"""

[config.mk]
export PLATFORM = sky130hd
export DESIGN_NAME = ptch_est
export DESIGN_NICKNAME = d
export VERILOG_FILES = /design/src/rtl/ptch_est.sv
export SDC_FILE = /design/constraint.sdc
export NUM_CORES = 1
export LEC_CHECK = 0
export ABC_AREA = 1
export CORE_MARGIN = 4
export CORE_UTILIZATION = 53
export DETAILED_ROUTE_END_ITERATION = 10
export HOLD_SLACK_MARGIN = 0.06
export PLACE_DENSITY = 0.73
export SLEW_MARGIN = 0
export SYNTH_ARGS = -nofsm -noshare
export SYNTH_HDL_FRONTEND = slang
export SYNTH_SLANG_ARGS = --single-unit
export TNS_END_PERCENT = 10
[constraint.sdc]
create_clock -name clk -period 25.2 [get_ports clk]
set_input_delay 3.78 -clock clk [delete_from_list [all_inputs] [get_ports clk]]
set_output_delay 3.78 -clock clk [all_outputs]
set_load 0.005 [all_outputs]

"""
"""

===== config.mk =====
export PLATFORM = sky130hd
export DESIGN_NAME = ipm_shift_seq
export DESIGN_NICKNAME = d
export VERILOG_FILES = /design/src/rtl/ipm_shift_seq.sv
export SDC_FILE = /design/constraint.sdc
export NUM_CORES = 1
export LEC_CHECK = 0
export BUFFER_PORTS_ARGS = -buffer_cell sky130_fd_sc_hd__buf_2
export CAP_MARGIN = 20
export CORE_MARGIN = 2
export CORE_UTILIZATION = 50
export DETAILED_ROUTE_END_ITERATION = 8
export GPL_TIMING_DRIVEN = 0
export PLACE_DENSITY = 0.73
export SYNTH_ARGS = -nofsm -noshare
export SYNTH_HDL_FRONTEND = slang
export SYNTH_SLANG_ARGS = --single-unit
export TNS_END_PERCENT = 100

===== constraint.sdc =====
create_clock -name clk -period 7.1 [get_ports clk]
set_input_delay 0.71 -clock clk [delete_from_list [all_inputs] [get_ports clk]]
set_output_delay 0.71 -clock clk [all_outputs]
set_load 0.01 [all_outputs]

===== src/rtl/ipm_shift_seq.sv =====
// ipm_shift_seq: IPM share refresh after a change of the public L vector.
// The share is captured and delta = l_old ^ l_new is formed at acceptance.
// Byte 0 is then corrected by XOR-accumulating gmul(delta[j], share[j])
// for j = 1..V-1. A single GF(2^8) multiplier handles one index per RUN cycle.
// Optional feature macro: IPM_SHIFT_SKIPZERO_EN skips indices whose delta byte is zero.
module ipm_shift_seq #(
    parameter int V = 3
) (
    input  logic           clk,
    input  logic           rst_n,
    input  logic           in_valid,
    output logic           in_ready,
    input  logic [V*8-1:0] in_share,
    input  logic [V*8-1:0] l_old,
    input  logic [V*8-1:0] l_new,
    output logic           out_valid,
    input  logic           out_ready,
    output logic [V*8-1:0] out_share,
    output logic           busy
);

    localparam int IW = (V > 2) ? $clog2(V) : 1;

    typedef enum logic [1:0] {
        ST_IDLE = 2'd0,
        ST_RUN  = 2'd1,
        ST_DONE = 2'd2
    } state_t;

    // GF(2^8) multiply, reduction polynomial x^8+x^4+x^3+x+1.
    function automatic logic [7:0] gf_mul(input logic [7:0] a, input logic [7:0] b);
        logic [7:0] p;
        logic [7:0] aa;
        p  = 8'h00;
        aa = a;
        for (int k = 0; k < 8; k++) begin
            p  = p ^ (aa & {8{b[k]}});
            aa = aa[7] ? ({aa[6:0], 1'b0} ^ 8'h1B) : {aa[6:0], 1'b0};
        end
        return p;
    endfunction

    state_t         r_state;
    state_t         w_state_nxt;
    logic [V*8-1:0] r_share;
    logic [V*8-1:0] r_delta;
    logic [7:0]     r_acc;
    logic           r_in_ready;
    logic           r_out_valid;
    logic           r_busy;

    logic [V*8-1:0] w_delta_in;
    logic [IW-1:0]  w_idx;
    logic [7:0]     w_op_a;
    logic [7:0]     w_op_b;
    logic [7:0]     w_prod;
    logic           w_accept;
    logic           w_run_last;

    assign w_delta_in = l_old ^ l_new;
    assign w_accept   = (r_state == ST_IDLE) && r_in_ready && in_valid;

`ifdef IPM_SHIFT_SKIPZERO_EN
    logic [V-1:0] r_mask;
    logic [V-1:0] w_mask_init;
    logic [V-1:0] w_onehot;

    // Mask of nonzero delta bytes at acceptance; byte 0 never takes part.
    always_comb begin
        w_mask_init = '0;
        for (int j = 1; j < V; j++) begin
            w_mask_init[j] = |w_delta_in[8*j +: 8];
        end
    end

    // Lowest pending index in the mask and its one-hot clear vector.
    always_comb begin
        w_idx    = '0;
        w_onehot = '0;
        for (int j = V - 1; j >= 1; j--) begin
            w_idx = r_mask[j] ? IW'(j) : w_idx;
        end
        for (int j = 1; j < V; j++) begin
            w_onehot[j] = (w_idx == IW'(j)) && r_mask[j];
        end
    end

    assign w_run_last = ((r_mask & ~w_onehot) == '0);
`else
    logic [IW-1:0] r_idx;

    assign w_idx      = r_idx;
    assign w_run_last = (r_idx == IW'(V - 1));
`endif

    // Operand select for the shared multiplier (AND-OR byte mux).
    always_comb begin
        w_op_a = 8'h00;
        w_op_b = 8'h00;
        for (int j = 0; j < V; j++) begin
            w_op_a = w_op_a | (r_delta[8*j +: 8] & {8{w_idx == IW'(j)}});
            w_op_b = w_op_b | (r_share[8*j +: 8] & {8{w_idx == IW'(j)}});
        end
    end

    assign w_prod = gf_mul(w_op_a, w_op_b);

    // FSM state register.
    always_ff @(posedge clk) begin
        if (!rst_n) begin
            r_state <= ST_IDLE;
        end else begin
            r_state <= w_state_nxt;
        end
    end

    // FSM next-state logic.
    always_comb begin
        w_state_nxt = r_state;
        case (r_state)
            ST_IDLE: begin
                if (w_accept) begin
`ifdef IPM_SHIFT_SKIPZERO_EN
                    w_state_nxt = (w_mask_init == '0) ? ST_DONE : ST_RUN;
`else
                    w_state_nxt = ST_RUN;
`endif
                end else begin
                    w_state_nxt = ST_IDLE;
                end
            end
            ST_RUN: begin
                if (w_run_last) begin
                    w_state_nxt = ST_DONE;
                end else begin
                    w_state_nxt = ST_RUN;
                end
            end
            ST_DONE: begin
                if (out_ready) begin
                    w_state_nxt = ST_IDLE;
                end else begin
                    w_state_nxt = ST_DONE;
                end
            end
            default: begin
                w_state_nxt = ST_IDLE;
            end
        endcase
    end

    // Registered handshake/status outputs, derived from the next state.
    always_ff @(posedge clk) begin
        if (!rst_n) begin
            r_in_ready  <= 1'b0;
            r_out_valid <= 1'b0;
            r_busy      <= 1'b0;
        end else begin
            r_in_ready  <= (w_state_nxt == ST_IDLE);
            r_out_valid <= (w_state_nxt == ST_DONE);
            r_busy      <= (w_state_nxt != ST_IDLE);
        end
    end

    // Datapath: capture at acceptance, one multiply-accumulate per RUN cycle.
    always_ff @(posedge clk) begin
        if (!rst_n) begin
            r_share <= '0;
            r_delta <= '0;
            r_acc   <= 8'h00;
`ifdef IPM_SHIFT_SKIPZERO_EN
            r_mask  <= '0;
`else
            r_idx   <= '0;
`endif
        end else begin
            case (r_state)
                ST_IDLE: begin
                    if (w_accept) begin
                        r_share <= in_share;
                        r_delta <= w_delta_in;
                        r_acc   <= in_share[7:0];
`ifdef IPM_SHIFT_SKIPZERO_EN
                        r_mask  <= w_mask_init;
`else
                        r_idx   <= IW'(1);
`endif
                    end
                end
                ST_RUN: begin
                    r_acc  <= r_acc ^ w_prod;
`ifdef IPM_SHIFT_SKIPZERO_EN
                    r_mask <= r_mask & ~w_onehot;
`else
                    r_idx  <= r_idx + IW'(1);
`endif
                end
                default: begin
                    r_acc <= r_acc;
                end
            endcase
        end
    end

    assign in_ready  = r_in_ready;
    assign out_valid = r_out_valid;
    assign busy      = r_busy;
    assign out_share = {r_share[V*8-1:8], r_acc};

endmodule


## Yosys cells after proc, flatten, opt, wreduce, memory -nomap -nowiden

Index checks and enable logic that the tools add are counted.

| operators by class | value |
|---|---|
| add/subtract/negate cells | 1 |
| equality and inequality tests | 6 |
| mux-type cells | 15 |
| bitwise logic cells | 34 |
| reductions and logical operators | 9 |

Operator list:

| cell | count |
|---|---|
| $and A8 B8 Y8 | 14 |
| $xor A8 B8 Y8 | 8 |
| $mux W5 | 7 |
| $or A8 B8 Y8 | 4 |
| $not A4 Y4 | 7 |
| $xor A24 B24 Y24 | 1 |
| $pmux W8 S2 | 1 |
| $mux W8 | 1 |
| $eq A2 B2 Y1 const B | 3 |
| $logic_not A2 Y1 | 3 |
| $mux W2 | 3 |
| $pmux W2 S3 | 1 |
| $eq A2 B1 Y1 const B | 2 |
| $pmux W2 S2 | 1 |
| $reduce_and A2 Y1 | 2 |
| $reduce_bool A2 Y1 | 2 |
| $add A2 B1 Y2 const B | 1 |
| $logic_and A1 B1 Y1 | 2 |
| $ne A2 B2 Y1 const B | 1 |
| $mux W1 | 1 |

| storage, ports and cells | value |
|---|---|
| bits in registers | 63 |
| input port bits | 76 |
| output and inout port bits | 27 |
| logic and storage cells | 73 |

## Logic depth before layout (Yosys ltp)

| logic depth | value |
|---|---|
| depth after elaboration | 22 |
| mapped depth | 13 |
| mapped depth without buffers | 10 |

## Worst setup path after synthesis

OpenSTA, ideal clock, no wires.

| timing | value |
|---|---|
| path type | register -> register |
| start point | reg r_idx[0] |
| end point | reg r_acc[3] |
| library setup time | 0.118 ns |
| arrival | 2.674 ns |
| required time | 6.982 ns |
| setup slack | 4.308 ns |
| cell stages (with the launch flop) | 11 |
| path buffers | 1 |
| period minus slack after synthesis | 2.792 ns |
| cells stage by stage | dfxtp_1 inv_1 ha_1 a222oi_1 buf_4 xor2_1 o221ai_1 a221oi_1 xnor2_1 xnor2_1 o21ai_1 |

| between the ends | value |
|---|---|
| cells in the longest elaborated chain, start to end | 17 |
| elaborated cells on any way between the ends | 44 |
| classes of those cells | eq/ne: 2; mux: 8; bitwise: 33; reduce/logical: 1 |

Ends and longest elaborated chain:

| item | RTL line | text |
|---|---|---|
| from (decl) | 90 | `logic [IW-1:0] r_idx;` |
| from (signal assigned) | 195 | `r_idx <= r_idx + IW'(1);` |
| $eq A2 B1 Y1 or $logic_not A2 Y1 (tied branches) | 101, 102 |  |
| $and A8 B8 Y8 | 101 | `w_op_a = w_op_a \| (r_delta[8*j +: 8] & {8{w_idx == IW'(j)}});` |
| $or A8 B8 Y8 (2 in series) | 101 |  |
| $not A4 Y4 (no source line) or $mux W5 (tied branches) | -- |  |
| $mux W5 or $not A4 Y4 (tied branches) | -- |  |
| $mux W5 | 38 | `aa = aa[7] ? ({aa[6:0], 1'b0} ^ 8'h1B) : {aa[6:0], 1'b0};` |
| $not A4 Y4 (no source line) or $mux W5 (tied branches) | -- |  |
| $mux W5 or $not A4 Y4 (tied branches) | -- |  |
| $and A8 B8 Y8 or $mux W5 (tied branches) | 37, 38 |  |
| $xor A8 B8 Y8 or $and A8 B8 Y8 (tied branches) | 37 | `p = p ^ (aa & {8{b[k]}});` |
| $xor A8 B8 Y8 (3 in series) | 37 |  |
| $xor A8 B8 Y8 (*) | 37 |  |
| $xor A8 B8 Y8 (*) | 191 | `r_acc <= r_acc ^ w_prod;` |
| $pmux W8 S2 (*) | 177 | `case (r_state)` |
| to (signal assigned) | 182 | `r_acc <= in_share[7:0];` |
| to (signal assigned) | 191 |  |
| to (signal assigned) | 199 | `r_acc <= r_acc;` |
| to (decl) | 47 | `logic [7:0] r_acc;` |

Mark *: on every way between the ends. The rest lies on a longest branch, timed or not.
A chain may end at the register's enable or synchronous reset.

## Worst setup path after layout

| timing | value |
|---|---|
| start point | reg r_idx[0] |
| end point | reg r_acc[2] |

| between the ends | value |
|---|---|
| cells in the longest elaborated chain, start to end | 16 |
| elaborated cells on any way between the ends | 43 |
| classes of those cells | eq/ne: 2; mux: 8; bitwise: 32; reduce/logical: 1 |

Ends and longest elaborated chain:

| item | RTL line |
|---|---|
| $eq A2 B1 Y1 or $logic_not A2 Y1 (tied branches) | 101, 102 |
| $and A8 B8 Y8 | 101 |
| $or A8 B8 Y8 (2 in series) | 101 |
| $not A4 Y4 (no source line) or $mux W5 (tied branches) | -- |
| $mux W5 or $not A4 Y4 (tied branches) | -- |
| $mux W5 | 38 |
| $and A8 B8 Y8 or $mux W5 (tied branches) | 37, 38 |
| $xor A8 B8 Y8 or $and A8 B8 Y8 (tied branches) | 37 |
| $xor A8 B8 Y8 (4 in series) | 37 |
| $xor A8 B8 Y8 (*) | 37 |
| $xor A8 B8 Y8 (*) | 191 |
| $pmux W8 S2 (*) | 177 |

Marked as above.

"""
"""

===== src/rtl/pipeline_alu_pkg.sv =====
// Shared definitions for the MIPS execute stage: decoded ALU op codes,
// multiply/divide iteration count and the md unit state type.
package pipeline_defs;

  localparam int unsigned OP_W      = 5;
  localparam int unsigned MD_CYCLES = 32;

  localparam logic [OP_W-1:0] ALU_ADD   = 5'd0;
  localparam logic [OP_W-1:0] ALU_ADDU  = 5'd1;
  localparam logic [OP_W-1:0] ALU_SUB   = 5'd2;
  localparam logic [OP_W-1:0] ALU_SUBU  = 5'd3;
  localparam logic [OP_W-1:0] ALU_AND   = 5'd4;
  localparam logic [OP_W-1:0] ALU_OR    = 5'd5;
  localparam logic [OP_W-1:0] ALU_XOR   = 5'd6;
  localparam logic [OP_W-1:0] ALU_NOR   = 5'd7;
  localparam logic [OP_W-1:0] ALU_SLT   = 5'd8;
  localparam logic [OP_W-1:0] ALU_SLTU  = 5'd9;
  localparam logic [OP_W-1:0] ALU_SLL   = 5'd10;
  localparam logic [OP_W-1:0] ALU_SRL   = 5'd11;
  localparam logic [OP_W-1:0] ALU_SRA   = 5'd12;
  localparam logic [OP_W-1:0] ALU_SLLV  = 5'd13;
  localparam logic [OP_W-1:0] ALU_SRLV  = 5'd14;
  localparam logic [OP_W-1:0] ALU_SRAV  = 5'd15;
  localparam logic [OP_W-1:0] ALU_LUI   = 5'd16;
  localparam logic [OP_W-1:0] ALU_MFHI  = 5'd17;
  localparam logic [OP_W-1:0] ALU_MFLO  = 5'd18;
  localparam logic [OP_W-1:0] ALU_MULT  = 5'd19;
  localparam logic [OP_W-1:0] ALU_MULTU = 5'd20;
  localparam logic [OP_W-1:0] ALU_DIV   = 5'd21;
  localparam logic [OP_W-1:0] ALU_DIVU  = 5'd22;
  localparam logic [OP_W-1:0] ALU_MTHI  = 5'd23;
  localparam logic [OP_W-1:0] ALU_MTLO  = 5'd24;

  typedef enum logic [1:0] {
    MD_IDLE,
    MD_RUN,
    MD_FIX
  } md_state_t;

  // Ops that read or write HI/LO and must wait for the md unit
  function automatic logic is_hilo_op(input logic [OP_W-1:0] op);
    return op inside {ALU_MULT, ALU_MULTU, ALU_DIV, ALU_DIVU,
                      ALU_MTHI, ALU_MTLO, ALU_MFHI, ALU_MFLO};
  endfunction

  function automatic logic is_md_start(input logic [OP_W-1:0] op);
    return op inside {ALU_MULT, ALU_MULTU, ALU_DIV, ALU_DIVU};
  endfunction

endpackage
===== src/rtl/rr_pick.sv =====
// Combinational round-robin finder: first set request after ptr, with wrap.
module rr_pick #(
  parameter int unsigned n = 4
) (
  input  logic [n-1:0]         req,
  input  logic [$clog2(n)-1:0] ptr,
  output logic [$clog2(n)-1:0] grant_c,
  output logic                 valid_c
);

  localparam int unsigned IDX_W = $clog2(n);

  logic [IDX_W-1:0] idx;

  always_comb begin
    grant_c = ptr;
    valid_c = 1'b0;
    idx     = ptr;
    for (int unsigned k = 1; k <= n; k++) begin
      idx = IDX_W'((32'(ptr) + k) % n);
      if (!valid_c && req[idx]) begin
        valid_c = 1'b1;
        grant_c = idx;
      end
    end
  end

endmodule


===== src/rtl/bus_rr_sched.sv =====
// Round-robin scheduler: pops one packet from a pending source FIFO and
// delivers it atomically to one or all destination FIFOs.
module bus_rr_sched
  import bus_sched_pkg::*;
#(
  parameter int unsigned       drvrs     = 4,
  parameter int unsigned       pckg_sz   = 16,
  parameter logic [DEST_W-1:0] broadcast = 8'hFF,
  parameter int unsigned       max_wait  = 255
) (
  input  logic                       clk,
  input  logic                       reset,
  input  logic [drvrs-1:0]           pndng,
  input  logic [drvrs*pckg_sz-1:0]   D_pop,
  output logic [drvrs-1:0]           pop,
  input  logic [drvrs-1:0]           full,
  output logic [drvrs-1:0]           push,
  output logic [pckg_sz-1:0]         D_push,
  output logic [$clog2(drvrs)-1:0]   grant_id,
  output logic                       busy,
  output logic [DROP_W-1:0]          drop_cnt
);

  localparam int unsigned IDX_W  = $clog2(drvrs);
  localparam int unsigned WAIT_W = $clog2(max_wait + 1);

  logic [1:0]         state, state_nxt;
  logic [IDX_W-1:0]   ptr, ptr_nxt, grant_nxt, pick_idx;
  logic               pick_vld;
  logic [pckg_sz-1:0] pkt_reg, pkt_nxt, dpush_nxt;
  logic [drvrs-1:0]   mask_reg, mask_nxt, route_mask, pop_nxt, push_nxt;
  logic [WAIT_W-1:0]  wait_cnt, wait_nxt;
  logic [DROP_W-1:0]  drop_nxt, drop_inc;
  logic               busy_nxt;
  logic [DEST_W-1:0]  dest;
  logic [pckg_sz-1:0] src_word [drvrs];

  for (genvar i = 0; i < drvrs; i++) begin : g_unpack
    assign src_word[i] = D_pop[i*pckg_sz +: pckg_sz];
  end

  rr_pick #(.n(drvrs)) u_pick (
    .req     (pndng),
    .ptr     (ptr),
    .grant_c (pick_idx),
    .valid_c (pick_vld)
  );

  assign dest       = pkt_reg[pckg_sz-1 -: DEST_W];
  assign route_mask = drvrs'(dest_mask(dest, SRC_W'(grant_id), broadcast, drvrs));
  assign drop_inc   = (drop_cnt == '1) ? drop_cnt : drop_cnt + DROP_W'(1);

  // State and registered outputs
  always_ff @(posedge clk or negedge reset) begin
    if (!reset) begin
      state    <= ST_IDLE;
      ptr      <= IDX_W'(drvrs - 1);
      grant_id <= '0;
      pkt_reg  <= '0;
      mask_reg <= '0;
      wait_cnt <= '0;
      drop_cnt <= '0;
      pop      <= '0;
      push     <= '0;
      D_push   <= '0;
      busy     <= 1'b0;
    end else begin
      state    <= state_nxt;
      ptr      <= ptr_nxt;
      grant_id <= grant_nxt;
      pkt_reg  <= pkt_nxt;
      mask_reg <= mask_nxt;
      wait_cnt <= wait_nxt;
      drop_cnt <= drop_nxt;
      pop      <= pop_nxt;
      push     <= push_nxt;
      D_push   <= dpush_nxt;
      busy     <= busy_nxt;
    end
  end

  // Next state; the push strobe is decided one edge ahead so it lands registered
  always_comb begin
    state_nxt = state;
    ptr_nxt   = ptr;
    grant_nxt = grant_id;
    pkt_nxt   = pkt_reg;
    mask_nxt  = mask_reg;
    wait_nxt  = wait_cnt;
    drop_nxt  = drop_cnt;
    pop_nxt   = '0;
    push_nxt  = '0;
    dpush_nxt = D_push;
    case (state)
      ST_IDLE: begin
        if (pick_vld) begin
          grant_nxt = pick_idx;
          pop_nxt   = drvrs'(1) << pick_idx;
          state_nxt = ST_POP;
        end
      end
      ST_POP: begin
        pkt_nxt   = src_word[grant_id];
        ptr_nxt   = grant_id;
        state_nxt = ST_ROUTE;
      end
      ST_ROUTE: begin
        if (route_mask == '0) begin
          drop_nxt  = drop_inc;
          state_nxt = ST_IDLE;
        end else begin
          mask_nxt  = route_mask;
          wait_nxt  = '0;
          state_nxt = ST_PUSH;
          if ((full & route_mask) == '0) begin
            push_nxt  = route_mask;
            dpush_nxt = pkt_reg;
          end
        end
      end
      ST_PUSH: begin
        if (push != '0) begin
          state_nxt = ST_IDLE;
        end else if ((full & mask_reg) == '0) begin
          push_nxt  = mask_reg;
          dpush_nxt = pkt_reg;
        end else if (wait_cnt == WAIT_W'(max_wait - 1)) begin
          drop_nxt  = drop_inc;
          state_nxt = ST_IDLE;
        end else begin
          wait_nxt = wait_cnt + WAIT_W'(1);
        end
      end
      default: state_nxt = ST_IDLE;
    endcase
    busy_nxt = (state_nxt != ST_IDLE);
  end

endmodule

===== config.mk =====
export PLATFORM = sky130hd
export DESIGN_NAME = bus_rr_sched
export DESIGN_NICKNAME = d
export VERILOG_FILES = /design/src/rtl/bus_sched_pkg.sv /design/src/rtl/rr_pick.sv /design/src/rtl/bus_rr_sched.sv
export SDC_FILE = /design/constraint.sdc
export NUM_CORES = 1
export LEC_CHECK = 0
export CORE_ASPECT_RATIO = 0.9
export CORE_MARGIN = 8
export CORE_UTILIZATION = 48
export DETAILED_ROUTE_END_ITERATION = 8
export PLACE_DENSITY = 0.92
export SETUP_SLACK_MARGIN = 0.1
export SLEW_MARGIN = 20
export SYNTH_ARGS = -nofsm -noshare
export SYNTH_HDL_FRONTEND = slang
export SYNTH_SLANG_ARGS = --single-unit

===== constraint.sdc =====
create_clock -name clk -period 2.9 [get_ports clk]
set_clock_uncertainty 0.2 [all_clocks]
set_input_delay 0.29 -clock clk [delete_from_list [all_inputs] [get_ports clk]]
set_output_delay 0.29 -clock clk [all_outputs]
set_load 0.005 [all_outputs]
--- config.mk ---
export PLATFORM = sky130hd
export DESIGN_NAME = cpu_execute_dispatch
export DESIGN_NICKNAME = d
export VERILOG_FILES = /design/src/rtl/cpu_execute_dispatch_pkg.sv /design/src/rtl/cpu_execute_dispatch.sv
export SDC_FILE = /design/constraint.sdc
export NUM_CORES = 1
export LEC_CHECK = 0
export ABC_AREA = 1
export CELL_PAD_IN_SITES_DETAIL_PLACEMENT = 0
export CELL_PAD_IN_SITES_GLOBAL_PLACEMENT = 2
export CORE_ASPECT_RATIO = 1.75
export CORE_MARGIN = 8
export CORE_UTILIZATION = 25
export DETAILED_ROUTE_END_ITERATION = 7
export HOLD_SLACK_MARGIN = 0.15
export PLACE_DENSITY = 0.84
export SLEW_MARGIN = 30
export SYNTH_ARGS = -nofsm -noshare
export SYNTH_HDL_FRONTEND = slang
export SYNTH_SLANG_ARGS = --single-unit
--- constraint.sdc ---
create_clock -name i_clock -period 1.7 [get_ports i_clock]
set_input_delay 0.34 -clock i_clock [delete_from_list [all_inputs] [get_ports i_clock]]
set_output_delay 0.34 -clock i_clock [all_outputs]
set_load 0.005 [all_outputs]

"""

Go line by line through the material above and return each one that includes "automatic".

    function automatic logic [7:0] gf_mul(input logic [7:0] a, input logic [7:0] b);
  function automatic logic is_hilo_op(input logic [OP_W-1:0] op);
  function automatic logic is_md_start(input logic [OP_W-1:0] op);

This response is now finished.